Introduction: Recently, a high percentage of post-discharge patients have reported persistent symptoms after COVID-19 recovery. However, there is limited comprehensive information regarding nature’s symptoms and association with potential factors. Objectives: We aimed to assess the inpatients’ characteristics and the prevalence of COVID-19 symptoms at admission and four weeks after recovery to recognize the potential factors related to the persistent symptoms. Patients and Methods: We assessed the medical information of 262 severe and 546 non-severe COVID-19 inpatients at admission, and during the first and four weeks after post-discharge from the Khorshid COVID Cohort (KCC) study.

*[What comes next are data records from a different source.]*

===== config.mk =====
export PLATFORM = sky130hd
export DESIGN_NAME = flmac_top
export DESIGN_NICKNAME = d
export VERILOG_FILES = /design/src/flmac_pkg.sv /design/src/flmac_top.sv
export VERILOG_INCLUDE_DIRS = /design/src
export SDC_FILE = /design/constraint.sdc
export NUM_CORES = 1
export LEC_CHECK = 0
export ABC_AREA = 1
export BUFFER_PORTS_ARGS = -buffer_cell sky130_fd_sc_hd__buf_2
export CAP_MARGIN = 0
export CELL_PAD_IN_SITES_DETAIL_PLACEMENT = 2
export CELL_PAD_IN_SITES_GLOBAL_PLACEMENT = 2
export CORE_MARGIN = 8
export CORE_UTILIZATION = 33
export CTS_BUF_LIST = sky130_fd_sc_hd__clkbuf_16
export DETAILED_ROUTE_END_ITERATION = 16
export HOLD_SLACK_MARGIN = 0.1
export PLACE_DENSITY_LB_ADDON = 0.08
export SYNTH_ARGS = -nofsm -noshare
export SYNTH_HDL_FRONTEND = slang
export SYNTH_SLANG_ARGS = --single-unit

===== constraint.sdc =====
create_clock -name pclk -period 1.9 [get_ports pclk]
set_input_delay 0.095 -clock pclk [delete_from_list [all_inputs] [get_ports pclk]]
set_output_delay 0.095 -clock pclk [all_outputs]
set_load 0.005 [all_outputs]

===== src/flmac_params.svh =====
// Offsets, field positions, reset values and constants of the flash lock block
`ifndef FLMAC_PARAMS_SVH
`define FLMAC_PARAMS_SVH
`define FLMAC_OFF_MEMORY_CONFIG_REG     12'h000
`define FLMAC_OFF_CPU_SYSTEM_REG     12'h004
`define FLMAC_OFF_MODE       12'h008
`define FLMAC_OFF_STATUS     12'h00c
`define FLMAC_OFF_CMD        12'h010
`define FLMAC_OFF_LADDR      12'h014
`define FLMAC_OFF_SCRATCH    12'h018
`define FLMAC_OFF_LINE       12'h020
`define FLMAC_OFF_LINE_END   12'h03c
`define FLMAC_CMD_ERASE      0
`define FLMAC_CMD_PROG       1
`define FLMAC_CMD_SETLOCK    2
`define FLMAC_CMD_SECTOR     8
`define FLMAC_ST_CODE_LK     0
`define FLMAC_ST_CFG_LK      1
`define FLMAC_ST_PENDING     2
`define FLMAC_ST_DENIED      3
`define FLMAC_ST_DBG_REF     4
`define FLMAC_MEMORY_CONFIG_REG_RST     5'h00
`define FLMAC_PAGE_RST       2'h0
`define FLMAC_PAGE_COUNT     2'h3
`define FLMAC_LOCK_PATTERN   8'h69
`define FLMAC_LOCK_DISABLED  8'h00
`define FLMAC_LOCK_MAXDIST   4'h3
`define FLMAC_SHARED_BASE    8'h80
`define FLMAC_CPU_SYSTEM_REG_ADDR    8'hb0
`define FLMAC_SCRATCH_BASE   16'haff8
`define FLMAC_SCRATCH_CNT    16'h0003
`define FLMAC_LAST_LINE      3'h7
`endif


===== src/flmac_pkg.sv =====
// Types shared by the flash lock and memory access block
package flmac_pkg;
    typedef enum logic [1:0] {FLMAC_NORMAL, FLMAC_PROGRAM, FLMAC_DEBUG} flmac_mode_t;
    typedef enum logic [0:0] {FLMAC_CODE, FLMAC_CFG} flmac_sector_t;
    typedef enum logic [1:0] {FLMAC_READ, FLMAC_WRITE, FLMAC_ERASE} flmac_op_t;
    typedef enum logic [2:0] {FLMAC_RUN, FLMAC_IDLE, FLMAC_DEEP_IDLE, FLMAC_POWER_DOWN, FLMAC_TX_LOW} flmac_pwr_t;
    typedef struct packed {
        logic          valid;
        flmac_sector_t sector;
        flmac_op_t     op;
    } flmac_acc_t;
    typedef struct packed {
        logic       sfr;
        logic       ram;
        logic       cpu_system_reg;
        logic       blocked;
        logic [1:0] page;
    } flmac_dsel_t;
    typedef struct packed {
        logic          erase;
        logic          prog;
        logic          set_lock;
        flmac_sector_t sector;
        logic [2:0]    line;
    } flmac_fcmd_t;
endpackage : flmac_pkg


===== src/flmac_top.sv =====
// Flash lock evaluation, access control and memory decode with APB registers
//
// Function
// - Last byte of each flash sector is a lock byte guarding write and read
// - Lock byte holding 0x69 counts as enabled
// - Lock byte within Hamming distance three of 0x69 also counts as enabled
// - Config lock acts only when code lock is enabled; code lock wins
// - New lock byte values take effect only after the next reset
// - Debug mode entry refused while code lock is in effect
// - Both locks clear: read, write, erase allowed in normal and program mode
// - Code lock only, normal mode: code write denied, config fully open
// - Both locks, normal mode: writes denied, reads allowed, code erase allowed
// - Program mode: locked sectors deny read and write
// - Program mode accepts sector erase and 32-byte line program commands
// - Program-mode command sets config lock; none exists for the code lock
// - Runtime write of 0x69 to config last byte enables config lock
// - Five 32-byte retention blocks, each powered when its enable bit is set
// - Enabled retention blocks keep contents in all states while battery stays
// - Shared 0x80-0xff: direct goes to special registers, indirect to RAM
// - Three special register pages chosen by two bits visible on all pages
// - Upper 128 RAM bytes belong to the radio engine during transmission
// - RAM unpowered in power-down and deep idle; lower bank off in TX low power
// - Three scratch RAM bytes mapped into code space from 0xaff8
// - Retention registers kept; factory-loaded ones reloaded on every wake-up
`include "flmac_params.svh"

module flmac_top #(
    parameter int RET_BLOCKS = 5,
    parameter int LINE_WORDS = 8
) (
    // APB slave
    input  wire logic                 pclk,
    input  wire logic                 presetn,
    input  wire logic                 psel,
    input  wire logic                 penable,
    input  wire logic                 pwrite,
    input  wire logic [11:0]          paddr,
    input  wire logic [31:0]          pwdata,
    output logic                      pready,
    output logic                      pslverr,
    output logic [31:0]               prdata,
    // Lock bytes as read from flash
    input  wire logic [7:0]           code_sector_lock,
    input  wire logic [7:0]           config_sector_lock,
    // CPU flash access check
    input  wire flmac_pkg::flmac_acc_t cpu_acc,
    output logic                      cpu_acc_grant,
    // Flash command out
    output flmac_pkg::flmac_fcmd_t    flash_cmd,
    output logic [32*LINE_WORDS-1:0]  flash_line_data,
    // Data memory decode
    input  wire logic                 dmem_valid,
    input  wire logic [7:0]           dmem_addr,
    input  wire logic                 dmem_indirect,
    input  wire logic                 tx_active,
    output flmac_pkg::flmac_dsel_t    dmem_sel,
    // Power control
    input  wire flmac_pkg::flmac_pwr_t pwr_state,
    output logic                      ram_lower_pwr,
    output logic                      ram_upper_pwr,
    output logic [RET_BLOCKS-1:0]     ret_block_pwr,
    // Code space scratch bytes
    input  wire logic [15:0]          code_addr,
    output logic                      code_scratch_hit,
    output logic [7:0]                code_scratch_data,
    // Wake-up refresh
    input  wire logic                 wake_evt,
    output logic                      factory_reload
);

    ////////////////////////////////////////////////////////////////////////////
    // Lock byte evaluation

    function automatic logic lock_on(input logic [7:0] b);
        logic [7:0] d;
        logic [3:0] n;
        d = b ^ `FLMAC_LOCK_PATTERN;
        n = 4'h0;
        for (int i = 0; i < 8; i++)
        begin
            n = n + {3'h0, d[i]};
        end
        return n <= `FLMAC_LOCK_MAXDIST;
    endfunction : lock_on

    function automatic logic allowed(input flmac_pkg::flmac_mode_t m, input logic clk_lk,
                                     input logic cfg_lk, input flmac_pkg::flmac_acc_t a);
        logic lk;
        lk = (a.sector == flmac_pkg::FLMAC_CODE) ? clk_lk : cfg_lk;
        unique case (a.op)
            flmac_pkg::FLMAC_READ:  return (m == flmac_pkg::FLMAC_NORMAL) || !lk;
            flmac_pkg::FLMAC_WRITE: return !lk;
            flmac_pkg::FLMAC_ERASE: return (a.sector == flmac_pkg::FLMAC_CODE)
                                           || (m != flmac_pkg::FLMAC_NORMAL) || !lk;
            default:                return 1'b0;
        endcase
    endfunction : allowed

    logic sampled_q;
    logic code_lk_q;
    logic cfg_raw_q;
    logic cfg_lk;

    // Locked until sampled so nothing leaks in the first cycle
    always_ff @(posedge pclk or negedge presetn)
    begin
        if (!presetn)
        begin
            sampled_q <= 1'b0;
            code_lk_q <= 1'b1;
            cfg_raw_q <= 1'b1;
        end
        else if (!sampled_q)
        begin
            sampled_q <= 1'b1;
            code_lk_q <= lock_on(code_sector_lock);
            cfg_raw_q <= lock_on(config_sector_lock);
        end
    end

    assign cfg_lk = cfg_raw_q && code_lk_q;

    ////////////////////////////////////////////////////////////////////////////
    // APB decode

    logic        wr_en;
    logic        rd_en;
    logic        mapped;
    logic [11:0] off;

    assign off    = {paddr[11:2], 2'b00};
    assign mapped = (off <= `FLMAC_OFF_SCRATCH) || (off >= `FLMAC_OFF_LINE && off <= `FLMAC_OFF_LINE_END);
    assign wr_en  = psel && penable && pwrite && mapped;
    assign rd_en  = psel && !penable && !pwrite;
    assign pready = 1'b1;
    assign pslverr = psel && penable && !mapped;

    ////////////////////////////////////////////////////////////////////////////
    // Software registers

    logic [RET_BLOCKS-1:0]   ret_en_q;
    logic [1:0]              page_q;
    flmac_pkg::flmac_mode_t  mode_q;
    logic                    dbg_ref_q;
    logic                    denied_q;
    logic                    pending_q;
    logic [2:0]              laddr_q;
    logic [23:0]             scratch_q;
    logic [31:0]             line_q [LINE_WORDS];

    // Retention enables survive everything but the device reset itself
    always_ff @(posedge pclk or negedge presetn)
    begin
        if (!presetn)
            ret_en_q <= RET_BLOCKS'(`FLMAC_MEMORY_CONFIG_REG_RST);
        else if (wr_en && off == `FLMAC_OFF_MEMORY_CONFIG_REG)
            ret_en_q <= pwdata[RET_BLOCKS-1:0];
    end

    assign ret_block_pwr = ret_en_q;

    // Page code three does not exist and is ignored
    always_ff @(posedge pclk or negedge presetn)
    begin
        if (!presetn)
            page_q <= `FLMAC_PAGE_RST;
        else if (wr_en && off == `FLMAC_OFF_CPU_SYSTEM_REG && pwdata[1:0] < `FLMAC_PAGE_COUNT)
            page_q <= pwdata[1:0];
    end

    always_ff @(posedge pclk or negedge presetn)
    begin
        if (!presetn)
        begin
            mode_q    <= flmac_pkg::FLMAC_NORMAL;
            dbg_ref_q <= 1'b0;
        end
        else if (wr_en && off == `FLMAC_OFF_MODE)
        begin
            if (pwdata[1:0] == 2'h2 && code_lk_q)
                dbg_ref_q <= 1'b1;
            else if (pwdata[1:0] < 2'h3)
            begin
                mode_q    <= flmac_pkg::flmac_mode_t'(pwdata[1:0]);
                dbg_ref_q <= 1'b0;
            end
        end
    end

    always_ff @(posedge pclk or negedge presetn)
    begin
        if (!presetn)
        begin
            laddr_q   <= 3'h0;
            scratch_q <= 24'h000000;
        end
        else if (wr_en && off == `FLMAC_OFF_LADDR)
            laddr_q <= pwdata[2:0];
        else if (wr_en && off == `FLMAC_OFF_SCRATCH)
            scratch_q <= pwdata[23:0];
    end

    // Line buffer holds the 32-byte line to be programmed
    generate
        for (genvar w = 0; w < LINE_WORDS; w++)
        begin : g_line
            always_ff @(posedge pclk or negedge presetn)
            begin
                if (!presetn)
                    line_q[w] <= 32'h00000000;
                else if (wr_en && off == `FLMAC_OFF_LINE + 12'(4 * w))
                    line_q[w] <= pwdata;
            end
            assign flash_line_data[32*w +: 32] = line_q[w];
        end
    endgenerate

    ////////////////////////////////////////////////////////////////////////////
    // Flash commands

    flmac_pkg::flmac_acc_t  cmd_acc;
    logic                   cmd_wr;
    logic                   cmd_ok;
    logic                   cmd_any;
    logic                   lock_byte_set;

    assign cmd_wr  = wr_en && off == `FLMAC_OFF_CMD;
    assign cmd_any = pwdata[`FLMAC_CMD_ERASE] || pwdata[`FLMAC_CMD_PROG] || pwdata[`FLMAC_CMD_SETLOCK];
    assign cmd_acc.valid  = cmd_wr;
    assign cmd_acc.sector = flmac_pkg::flmac_sector_t'(pwdata[`FLMAC_CMD_SECTOR]);
    assign cmd_acc.op     = pwdata[`FLMAC_CMD_ERASE] ? flmac_pkg::FLMAC_ERASE : flmac_pkg::FLMAC_WRITE;
    assign lock_byte_set  = laddr_q == `FLMAC_LAST_LINE && line_q[LINE_WORDS-1][31:24] == `FLMAC_LOCK_PATTERN;

    // Program mode takes any; runtime only reaches the config sector
    always_comb
    begin
        if (pwdata[`FLMAC_CMD_SETLOCK])
            cmd_ok = mode_q == flmac_pkg::FLMAC_PROGRAM && !cfg_lk;
        else if (mode_q == flmac_pkg::FLMAC_PROGRAM)
            cmd_ok = allowed(mode_q, code_lk_q, cfg_lk, cmd_acc);
        else
            cmd_ok = cmd_acc.sector == flmac_pkg::FLMAC_CFG && allowed(mode_q, code_lk_q, cfg_lk, cmd_acc);
    end

    always_ff @(posedge pclk or negedge presetn)
    begin
        if (!presetn)
            flash_cmd <= '0;
        else
        begin
            flash_cmd.erase    <= cmd_wr && cmd_ok && pwdata[`FLMAC_CMD_ERASE];
            flash_cmd.prog     <= cmd_wr && cmd_ok && !pwdata[`FLMAC_CMD_ERASE] && pwdata[`FLMAC_CMD_PROG];
            flash_cmd.set_lock <= cmd_wr && cmd_ok && pwdata[`FLMAC_CMD_SETLOCK]
                                  && !pwdata[`FLMAC_CMD_ERASE] && !pwdata[`FLMAC_CMD_PROG];
            flash_cmd.sector   <= cmd_acc.sector;
            flash_cmd.line     <= laddr_q;
        end
    end

    // Sticky flags; hardware set beats software clear
    always_ff @(posedge pclk or negedge presetn)
    begin
        if (!presetn)
        begin
            denied_q  <= 1'b0;
            pending_q <= 1'b0;
        end
        else
        begin
            if (cmd_wr && cmd_any && !cmd_ok)
                denied_q <= 1'b1;
            else if (wr_en && off == `FLMAC_OFF_STATUS && pwdata[`FLMAC_ST_DENIED])
                denied_q <= 1'b0;
            if (cmd_wr && cmd_ok && pwdata[`FLMAC_CMD_SETLOCK])
                pending_q <= 1'b1;
            else if (cmd_wr && cmd_ok && pwdata[`FLMAC_CMD_PROG] && cmd_acc.sector == flmac_pkg::FLMAC_CFG
                     && lock_byte_set)
                pending_q <= 1'b1;
        end
    end

    ////////////////////////////////////////////////////////////////////////////
    // Read data

    always_ff @(posedge pclk or negedge presetn)
    begin
        if (!presetn)
            prdata <= 32'h00000000;
        else if (rd_en)
        begin
            prdata <= 32'h00000000;
            if (off == `FLMAC_OFF_MEMORY_CONFIG_REG)
                prdata[RET_BLOCKS-1:0] <= ret_en_q;
            else if (off == `FLMAC_OFF_CPU_SYSTEM_REG)
                prdata[1:0] <= page_q;
            else if (off == `FLMAC_OFF_MODE)
                prdata[1:0] <= mode_q;
            else if (off == `FLMAC_OFF_STATUS)
                prdata[4:0] <= {dbg_ref_q, denied_q, pending_q, cfg_lk, code_lk_q};
            else if (off == `FLMAC_OFF_LADDR)
                prdata[2:0] <= laddr_q;
            else if (off == `FLMAC_OFF_SCRATCH)
                prdata[23:0] <= scratch_q;
            else if (off >= `FLMAC_OFF_LINE && off <= `FLMAC_OFF_LINE_END)
                prdata <= line_q[off[4:2]];
        end
    end

    ////////////////////////////////////////////////////////////////////////////
    // CPU access, data memory and power

    assign cpu_acc_grant = cpu_acc.valid && sampled_q
                           && allowed(mode_q, code_lk_q, cfg_lk, cpu_acc);

    logic upper;
    assign upper = dmem_addr >= `FLMAC_SHARED_BASE;

    assign ram_upper_pwr = !(pwr_state == flmac_pkg::FLMAC_POWER_DOWN
                             || pwr_state == flmac_pkg::FLMAC_DEEP_IDLE);
    assign ram_lower_pwr = ram_upper_pwr && pwr_state != flmac_pkg::FLMAC_TX_LOW;

    always_comb
    begin
        dmem_sel.sfr     = dmem_valid && upper && !dmem_indirect;
        dmem_sel.blocked = dmem_valid && upper && dmem_indirect && tx_active;
        dmem_sel.ram     = dmem_valid && (!upper || dmem_indirect) && !dmem_sel.blocked
                           && (upper ? ram_upper_pwr : ram_lower_pwr);
        dmem_sel.cpu_system_reg  = dmem_sel.sfr && dmem_addr == `FLMAC_CPU_SYSTEM_REG_ADDR;
        dmem_sel.page    = page_q;
    end

    ////////////////////////////////////////////////////////////////////////////
    // Code space scratch and wake refresh

    logic [15:0] sidx;
    assign sidx = code_addr - `FLMAC_SCRATCH_BASE;
    assign code_scratch_hit = code_addr >= `FLMAC_SCRATCH_BASE && sidx < `FLMAC_SCRATCH_CNT;

    always_ff @(posedge pclk or negedge presetn)
    begin
        if (!presetn)
        begin
            code_scratch_data <= 8'h00;
            factory_reload    <= 1'b0;
        end
        else
        begin
            code_scratch_data <= code_scratch_hit ? scratch_q[8*sidx[1:0] +: 8] : 8'h00;
            factory_reload    <= wake_evt;
        end
    end

    ////////////////////////////////////////////////////////////////////////////
    // Checks

    chk_lock_sample: assert property (@(posedge pclk) disable iff (!presetn)
        $rose(sampled_q) |-> code_lk_q == lock_on($past(code_sector_lock)))
        else $error("code lock not evaluated at reset");
    chk_lock_hold: assert property (@(posedge pclk) disable iff (!presetn)
        sampled_q && $past(sampled_q) |-> $stable(code_lk_q) && $stable(cfg_raw_q))
        else $error("lock state changed without reset");
    chk_cfg_priority: assert property (@(posedge pclk) disable iff (!presetn)
        cfg_lk |-> code_lk_q)
        else $error("config lock effective without code lock");
    chk_debug_refused: assert property (@(posedge pclk) disable iff (!presetn)
        wr_en && off == `FLMAC_OFF_MODE && pwdata[1:0] == 2'h2 && code_lk_q
        |=> mode_q == $past(mode_q) && dbg_ref_q)
        else $error("debug entered while code locked");
    chk_code_write: assert property (@(posedge pclk) disable iff (!presetn)
        cpu_acc.valid && cpu_acc.op == flmac_pkg::FLMAC_WRITE && cpu_acc.sector == flmac_pkg::FLMAC_CODE
        && code_lk_q |-> !cpu_acc_grant)
        else $error("write to locked code sector granted");
    chk_cmd_denied: assert property (@(posedge pclk) disable iff (!presetn)
        cmd_wr && cmd_any && !cmd_ok |=> !flash_cmd.erase && !flash_cmd.prog && denied_q)
        else $error("denied command reached flash");
    chk_tx_ram: assert property (@(posedge pclk) disable iff (!presetn)
        tx_active && dmem_valid && dmem_indirect && upper |-> !dmem_sel.ram)
        else $error("upper RAM reached during transmission");
    chk_ram_power: assert property (@(posedge pclk) disable iff (!presetn)
        pwr_state == flmac_pkg::FLMAC_TX_LOW |-> !ram_lower_pwr && ram_upper_pwr)
        else $error("wrong RAM power in TX low power");
    chk_wake_reload: assert property (@(posedge pclk) disable iff (!presetn)
        wake_evt |=> factory_reload ##1 (factory_reload == $past(wake_evt)))
        else $error("reload pulse missing after wake");
    chk_scratch_map: assert property (@(posedge pclk) disable iff (!presetn)
        code_addr == `FLMAC_SCRATCH_BASE + 16'h0002 |=> code_scratch_data == scratch_q[23:16]
        || $changed(scratch_q))
        else $error("scratch byte mapping wrong");

endmodule : flmac_top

Results: Cough, dyspnea, and fatigue were the most reported symptoms at admission, and continuously were declined over the time (all P<0.01). However, the complaint of weight loss was increased during follow-up (P=0.01). Older age (P<0.0001), male gender (P=0.02), administration of hydroxychloroquine (P=0.017), and the interval time from illness onset to visit hospital (P<0.0001) augmented the remaining respiratory symptoms risk. Additionally, more length of hospital stay correlated to the lower risk of persistent constitutional symptoms (P<0.05). Conclusion: This study points out the greater rehabilitation needs and management of persistent symptoms, in particular cough, dyspnea, fatigue and weight loss, and their related factors.